| Recorded information |
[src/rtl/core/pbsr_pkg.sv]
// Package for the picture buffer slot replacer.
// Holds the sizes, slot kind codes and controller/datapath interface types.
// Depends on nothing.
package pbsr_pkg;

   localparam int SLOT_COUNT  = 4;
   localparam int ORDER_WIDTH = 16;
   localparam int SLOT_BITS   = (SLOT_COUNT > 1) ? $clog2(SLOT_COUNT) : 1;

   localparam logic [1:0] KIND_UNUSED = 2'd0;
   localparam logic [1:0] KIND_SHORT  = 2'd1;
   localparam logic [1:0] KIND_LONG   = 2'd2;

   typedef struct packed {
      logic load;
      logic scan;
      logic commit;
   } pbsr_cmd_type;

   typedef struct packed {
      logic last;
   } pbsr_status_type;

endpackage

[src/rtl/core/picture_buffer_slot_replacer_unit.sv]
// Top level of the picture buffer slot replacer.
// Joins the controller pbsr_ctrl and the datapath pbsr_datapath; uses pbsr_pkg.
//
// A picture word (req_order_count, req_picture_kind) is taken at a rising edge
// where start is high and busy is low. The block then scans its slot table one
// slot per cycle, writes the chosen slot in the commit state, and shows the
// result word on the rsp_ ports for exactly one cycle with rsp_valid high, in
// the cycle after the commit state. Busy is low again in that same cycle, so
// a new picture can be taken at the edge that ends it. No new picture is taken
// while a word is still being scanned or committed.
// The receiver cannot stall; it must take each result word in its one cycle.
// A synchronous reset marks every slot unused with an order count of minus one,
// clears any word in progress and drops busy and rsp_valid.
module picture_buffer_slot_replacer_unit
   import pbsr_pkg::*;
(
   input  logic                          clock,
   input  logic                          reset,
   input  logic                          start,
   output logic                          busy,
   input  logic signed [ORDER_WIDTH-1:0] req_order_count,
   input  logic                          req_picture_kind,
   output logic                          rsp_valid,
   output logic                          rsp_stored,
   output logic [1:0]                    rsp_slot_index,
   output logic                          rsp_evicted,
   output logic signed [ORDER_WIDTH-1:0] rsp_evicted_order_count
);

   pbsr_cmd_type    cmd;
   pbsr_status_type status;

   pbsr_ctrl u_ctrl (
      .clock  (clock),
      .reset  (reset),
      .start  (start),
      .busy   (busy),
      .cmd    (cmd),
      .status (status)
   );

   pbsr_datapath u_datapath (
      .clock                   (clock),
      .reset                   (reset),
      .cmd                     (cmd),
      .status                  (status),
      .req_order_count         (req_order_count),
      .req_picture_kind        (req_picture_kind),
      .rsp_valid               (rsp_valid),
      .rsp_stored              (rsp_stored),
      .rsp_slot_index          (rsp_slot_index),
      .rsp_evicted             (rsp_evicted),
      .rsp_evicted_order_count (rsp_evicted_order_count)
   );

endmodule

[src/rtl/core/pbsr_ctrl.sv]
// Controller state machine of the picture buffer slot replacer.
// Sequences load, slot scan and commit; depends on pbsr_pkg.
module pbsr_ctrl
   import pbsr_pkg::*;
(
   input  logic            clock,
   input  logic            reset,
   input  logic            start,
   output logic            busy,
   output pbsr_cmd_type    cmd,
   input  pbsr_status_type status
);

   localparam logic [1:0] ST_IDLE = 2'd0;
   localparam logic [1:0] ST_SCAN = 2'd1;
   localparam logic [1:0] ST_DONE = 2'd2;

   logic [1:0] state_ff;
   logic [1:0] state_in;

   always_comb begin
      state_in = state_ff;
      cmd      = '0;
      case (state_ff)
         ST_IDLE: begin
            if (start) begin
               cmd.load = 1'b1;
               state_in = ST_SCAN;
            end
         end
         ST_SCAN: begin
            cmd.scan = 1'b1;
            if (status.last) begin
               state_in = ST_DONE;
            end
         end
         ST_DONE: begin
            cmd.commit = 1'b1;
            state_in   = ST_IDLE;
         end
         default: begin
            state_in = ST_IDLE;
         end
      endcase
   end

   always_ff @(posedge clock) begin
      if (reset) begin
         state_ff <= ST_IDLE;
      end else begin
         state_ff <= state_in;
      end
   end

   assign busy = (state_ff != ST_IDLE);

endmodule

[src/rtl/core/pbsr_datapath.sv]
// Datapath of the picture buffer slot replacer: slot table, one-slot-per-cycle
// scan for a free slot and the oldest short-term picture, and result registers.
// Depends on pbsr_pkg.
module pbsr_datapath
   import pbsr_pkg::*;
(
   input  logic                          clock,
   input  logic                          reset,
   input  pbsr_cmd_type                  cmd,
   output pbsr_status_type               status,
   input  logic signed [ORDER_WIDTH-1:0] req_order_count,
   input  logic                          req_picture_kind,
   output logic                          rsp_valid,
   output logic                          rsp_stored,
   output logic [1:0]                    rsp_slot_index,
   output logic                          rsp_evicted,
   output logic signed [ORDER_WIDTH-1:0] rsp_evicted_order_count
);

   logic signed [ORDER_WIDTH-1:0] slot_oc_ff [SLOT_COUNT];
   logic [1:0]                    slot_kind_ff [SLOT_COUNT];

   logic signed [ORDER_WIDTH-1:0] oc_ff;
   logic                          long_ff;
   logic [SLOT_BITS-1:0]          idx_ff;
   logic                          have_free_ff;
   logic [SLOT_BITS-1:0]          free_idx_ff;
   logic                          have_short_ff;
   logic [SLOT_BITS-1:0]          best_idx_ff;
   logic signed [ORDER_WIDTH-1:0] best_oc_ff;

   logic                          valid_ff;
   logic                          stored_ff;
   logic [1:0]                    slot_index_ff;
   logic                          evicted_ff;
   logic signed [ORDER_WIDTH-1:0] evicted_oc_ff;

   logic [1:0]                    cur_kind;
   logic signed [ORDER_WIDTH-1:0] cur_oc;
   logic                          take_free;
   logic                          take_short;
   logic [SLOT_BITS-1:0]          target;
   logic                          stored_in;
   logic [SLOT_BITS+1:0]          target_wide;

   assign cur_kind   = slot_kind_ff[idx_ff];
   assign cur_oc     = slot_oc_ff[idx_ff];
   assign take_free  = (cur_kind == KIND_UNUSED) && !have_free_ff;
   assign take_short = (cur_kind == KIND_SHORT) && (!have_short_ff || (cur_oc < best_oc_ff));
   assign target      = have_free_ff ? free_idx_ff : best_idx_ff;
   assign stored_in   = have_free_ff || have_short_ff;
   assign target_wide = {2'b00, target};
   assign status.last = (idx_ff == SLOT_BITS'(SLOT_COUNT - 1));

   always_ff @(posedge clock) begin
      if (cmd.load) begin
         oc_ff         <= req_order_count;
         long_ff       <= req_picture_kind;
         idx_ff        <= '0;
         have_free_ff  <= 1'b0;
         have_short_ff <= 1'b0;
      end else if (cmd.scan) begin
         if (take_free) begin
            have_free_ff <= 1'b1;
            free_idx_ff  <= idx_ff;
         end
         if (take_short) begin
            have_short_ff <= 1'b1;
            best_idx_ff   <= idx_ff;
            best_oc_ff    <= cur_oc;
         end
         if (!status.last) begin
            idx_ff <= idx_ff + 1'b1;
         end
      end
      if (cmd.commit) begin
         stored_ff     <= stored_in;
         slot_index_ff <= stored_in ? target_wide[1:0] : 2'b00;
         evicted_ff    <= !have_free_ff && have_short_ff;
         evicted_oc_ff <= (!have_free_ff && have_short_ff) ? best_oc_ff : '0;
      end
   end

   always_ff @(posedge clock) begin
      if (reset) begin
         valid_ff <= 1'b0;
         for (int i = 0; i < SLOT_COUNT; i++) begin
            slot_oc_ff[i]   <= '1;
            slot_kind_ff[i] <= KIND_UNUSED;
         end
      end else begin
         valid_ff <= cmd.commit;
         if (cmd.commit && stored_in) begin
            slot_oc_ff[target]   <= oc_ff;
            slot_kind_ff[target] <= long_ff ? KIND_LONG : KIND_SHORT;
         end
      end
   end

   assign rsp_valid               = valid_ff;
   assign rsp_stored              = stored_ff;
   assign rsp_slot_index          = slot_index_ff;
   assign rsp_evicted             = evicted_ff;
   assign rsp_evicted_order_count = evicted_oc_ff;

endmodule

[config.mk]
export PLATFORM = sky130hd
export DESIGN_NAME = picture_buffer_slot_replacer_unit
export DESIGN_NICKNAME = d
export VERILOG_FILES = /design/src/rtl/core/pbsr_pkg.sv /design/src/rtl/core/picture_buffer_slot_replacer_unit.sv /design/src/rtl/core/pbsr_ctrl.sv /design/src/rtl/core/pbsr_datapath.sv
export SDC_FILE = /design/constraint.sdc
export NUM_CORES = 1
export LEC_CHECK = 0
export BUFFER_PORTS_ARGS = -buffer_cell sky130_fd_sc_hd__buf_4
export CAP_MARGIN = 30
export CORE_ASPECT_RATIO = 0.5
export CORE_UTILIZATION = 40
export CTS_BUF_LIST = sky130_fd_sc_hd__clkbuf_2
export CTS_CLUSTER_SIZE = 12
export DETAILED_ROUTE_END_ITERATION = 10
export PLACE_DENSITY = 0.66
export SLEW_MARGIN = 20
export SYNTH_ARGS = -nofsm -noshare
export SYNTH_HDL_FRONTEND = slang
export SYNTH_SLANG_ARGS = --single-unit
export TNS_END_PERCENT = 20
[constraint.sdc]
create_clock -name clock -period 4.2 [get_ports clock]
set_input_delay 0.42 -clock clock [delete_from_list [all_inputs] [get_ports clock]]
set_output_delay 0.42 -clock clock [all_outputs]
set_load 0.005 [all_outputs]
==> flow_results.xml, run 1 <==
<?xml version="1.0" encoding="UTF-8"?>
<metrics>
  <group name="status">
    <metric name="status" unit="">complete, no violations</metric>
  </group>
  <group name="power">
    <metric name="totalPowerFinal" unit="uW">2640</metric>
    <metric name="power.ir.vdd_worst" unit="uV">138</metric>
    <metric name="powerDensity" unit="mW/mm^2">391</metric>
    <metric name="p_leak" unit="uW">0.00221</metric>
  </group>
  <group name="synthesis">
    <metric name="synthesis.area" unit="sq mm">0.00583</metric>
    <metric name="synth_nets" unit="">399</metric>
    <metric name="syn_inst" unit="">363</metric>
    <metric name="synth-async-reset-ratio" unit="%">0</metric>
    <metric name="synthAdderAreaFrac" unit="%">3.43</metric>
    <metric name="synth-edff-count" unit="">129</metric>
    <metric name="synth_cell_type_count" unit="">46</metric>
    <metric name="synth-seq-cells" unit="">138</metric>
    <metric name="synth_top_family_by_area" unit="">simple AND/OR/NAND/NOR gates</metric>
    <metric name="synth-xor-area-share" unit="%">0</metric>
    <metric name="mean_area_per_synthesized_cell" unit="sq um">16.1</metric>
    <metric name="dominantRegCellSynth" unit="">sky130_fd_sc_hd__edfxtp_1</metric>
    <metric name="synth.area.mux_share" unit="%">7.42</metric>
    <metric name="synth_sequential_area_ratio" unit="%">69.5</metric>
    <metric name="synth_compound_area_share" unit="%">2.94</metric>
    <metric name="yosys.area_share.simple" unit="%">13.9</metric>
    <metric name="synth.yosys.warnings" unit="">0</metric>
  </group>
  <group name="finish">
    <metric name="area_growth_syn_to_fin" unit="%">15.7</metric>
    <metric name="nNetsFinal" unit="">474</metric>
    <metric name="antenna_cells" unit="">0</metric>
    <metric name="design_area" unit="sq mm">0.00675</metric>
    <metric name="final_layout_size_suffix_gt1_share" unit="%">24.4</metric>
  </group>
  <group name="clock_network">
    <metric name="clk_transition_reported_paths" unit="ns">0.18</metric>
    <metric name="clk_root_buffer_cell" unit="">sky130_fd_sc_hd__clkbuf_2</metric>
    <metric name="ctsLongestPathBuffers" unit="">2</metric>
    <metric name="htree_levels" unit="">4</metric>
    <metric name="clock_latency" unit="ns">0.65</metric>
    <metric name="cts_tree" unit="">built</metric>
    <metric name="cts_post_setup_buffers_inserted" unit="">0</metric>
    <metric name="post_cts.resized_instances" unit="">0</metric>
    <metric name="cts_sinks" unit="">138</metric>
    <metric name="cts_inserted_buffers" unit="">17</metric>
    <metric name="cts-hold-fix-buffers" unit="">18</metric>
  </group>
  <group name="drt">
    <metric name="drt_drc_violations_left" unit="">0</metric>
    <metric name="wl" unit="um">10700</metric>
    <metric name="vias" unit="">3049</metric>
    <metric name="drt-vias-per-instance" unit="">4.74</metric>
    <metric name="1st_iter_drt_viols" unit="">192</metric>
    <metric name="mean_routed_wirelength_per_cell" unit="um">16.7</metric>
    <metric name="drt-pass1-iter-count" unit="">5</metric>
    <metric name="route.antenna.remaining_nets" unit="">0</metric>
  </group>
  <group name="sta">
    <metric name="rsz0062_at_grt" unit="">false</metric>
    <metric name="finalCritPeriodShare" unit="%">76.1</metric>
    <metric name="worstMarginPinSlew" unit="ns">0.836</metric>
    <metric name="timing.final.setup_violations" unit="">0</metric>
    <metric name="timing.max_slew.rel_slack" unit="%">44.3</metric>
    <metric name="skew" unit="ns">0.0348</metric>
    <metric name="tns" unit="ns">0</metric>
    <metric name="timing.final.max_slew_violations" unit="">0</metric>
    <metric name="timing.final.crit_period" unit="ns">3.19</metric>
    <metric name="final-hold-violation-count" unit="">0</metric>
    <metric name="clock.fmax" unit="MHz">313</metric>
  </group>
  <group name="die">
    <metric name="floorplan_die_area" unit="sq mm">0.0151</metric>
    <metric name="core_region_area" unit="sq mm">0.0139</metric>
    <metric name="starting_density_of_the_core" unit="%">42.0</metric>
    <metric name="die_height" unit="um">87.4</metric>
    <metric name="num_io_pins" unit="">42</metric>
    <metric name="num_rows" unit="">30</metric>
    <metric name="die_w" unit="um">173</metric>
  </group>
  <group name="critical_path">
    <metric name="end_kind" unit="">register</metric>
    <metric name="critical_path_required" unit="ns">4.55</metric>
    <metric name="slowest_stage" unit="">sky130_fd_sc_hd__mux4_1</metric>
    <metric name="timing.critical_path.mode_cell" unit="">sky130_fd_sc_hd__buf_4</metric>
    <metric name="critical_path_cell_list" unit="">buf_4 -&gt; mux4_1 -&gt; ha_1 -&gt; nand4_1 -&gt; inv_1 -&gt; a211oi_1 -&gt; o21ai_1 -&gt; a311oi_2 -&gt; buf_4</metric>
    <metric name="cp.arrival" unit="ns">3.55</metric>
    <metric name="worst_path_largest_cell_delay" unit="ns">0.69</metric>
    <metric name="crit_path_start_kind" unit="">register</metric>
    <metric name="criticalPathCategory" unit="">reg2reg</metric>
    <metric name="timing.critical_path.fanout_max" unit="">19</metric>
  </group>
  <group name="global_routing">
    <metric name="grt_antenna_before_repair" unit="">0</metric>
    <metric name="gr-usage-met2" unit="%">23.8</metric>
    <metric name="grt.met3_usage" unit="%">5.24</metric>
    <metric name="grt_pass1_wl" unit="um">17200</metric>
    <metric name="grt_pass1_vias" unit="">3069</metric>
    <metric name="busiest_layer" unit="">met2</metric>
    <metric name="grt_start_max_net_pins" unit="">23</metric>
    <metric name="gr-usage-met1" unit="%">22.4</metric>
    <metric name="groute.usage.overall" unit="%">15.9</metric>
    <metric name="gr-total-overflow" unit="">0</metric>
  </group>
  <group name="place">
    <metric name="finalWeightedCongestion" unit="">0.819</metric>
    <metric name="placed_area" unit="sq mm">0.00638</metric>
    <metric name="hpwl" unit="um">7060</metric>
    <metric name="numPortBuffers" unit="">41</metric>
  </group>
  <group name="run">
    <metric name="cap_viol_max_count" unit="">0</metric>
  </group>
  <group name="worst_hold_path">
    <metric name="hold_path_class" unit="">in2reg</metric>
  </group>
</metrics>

| Work to be completed |
When a line in the listing above holds "simple", include it in the tally; report only the tally.

| Result below |
2